Si può abitare il sublime
Le terre estreme esercitano attrazione e terrore. Il turismo rendendole accessibili ne mette in crisi lo statuto
Alessandro Beltrami
«Nell’aprile del 1992 un ragazzo di buona famiglia della costa orientale degli Stati Uniti raggiunse l’Alaska in autostop e si addentrò nel territorio selvaggio a nord del monte McKinley. Quattro mesi più tardi un gruppo di cacciatori d’alci rinvenne il suo corpo ormai in decomposizione». È l’incipit di Nelle terre estreme (Into the Wild, il titolo originale, è stato mantenuto in Italia per il celebre film di Sean Penn), in cui il giornalista John Krakauer racconta la storia del ventiduenne americano Christopher Johnson McCandless. Un ragazzo animato da un desiderio radicale: «Da due anni cammina per il mondo. Niente telefono, niente piscina, niente animali, niente sigarette. Il massimo della libertà. Un estremista. Un viaggiatore esteta la cui dimora è la strada. Scappato da Atlanta. Mai dovrai fare ritorno perché the west is the best. E adesso, dopo due anni a zonzo, arriva la grande avventura finale. L’apice della battaglia per uccidere l’essere falso dentro di sé e concludere vittoriosamente il pellegrinaggio spirituale. Dieci giorni e dieci notti di treni merci e autostop lo hanno portato fino al grande bianco del Nord. Per non essere mai più avvelenato dalla civiltà, egli fugge, e solo cammina per smarrirsi nelle terre estreme». Christopher scrive un diario, che verrà ritrovato accanto al suo cadavere nel bus abbandonato e utilizzato come rifugio. Quando finalmente fa pace con se stesso e con la società, decide di tornare indietro. Ma l’inverno ha gonfiato il fiume che lo separa dalla “civiltà” e non ci sono guadi. Mangia probabilmente delle bacche che lo avvelenano e si trova a morire solo. Ma fa in tempo a scrivere all’interno del bus, divenuto poi a sua volta una meta di pellegrinaggio: «Ho avuto una vita felice e ringrazio il Signore. Addio e che Dio vi benedica!».
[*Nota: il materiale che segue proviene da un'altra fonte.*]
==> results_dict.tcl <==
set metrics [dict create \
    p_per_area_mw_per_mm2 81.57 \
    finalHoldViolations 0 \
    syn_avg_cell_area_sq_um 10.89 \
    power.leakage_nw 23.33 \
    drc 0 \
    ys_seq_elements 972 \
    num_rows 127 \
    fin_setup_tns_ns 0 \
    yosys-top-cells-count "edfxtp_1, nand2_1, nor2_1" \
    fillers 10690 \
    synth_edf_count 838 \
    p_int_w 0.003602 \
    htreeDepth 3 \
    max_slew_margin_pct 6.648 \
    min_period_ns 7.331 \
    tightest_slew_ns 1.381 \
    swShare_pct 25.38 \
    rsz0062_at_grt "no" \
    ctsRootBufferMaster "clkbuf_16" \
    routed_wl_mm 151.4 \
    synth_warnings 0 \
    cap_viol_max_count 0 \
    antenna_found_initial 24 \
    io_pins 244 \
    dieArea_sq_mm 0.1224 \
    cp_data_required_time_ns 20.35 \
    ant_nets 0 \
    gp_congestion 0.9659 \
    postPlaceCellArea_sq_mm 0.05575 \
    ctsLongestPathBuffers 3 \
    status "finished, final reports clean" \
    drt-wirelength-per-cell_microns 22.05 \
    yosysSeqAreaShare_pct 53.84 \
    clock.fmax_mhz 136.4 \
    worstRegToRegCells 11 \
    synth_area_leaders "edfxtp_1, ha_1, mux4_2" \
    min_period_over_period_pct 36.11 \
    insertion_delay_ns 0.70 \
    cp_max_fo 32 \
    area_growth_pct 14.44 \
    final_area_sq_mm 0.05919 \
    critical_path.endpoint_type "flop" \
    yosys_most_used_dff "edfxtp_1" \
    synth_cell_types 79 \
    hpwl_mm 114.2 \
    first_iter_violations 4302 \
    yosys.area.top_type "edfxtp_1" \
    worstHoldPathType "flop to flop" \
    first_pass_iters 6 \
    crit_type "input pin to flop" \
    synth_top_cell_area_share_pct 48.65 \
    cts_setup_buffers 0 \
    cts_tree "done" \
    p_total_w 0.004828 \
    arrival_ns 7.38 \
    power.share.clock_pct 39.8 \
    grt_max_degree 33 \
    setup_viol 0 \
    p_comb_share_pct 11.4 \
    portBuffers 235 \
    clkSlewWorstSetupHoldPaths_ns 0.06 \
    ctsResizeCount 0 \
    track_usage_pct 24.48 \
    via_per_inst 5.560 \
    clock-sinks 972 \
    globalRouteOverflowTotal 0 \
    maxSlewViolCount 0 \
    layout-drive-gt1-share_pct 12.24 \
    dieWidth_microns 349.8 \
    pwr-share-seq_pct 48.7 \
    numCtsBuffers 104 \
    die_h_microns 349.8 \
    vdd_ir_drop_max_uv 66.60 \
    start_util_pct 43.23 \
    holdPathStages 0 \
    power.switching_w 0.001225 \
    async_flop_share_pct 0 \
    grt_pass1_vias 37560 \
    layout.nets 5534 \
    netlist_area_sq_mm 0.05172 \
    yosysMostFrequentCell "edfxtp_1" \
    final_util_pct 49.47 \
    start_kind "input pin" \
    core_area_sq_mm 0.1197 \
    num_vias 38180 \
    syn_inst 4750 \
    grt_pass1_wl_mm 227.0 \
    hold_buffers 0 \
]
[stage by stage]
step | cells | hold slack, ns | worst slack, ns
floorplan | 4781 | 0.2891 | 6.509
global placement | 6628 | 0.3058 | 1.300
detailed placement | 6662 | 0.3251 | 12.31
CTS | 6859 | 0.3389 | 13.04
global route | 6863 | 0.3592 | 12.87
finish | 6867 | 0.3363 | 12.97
È una storia profondamente americana, una nazione-continente forgiata nel mito della frontiera e della wilderness (nello zaino Christopher aveva libri di Jack London e di Henry David Thoreau), della scoperta e conquista di un paesaggio di proporzioni immani sul quale si proietta l’immagine utopica del paradiso – sulla quale non poco incide il messianismo della terra promessa cercata dai padri pellegrini – ma che è allo stesso tempo spazio spaventoso, percorso dal mostruoso e dal demoniaco: non è forse un caso se è statunitense il grande racconto gotico e fantastico.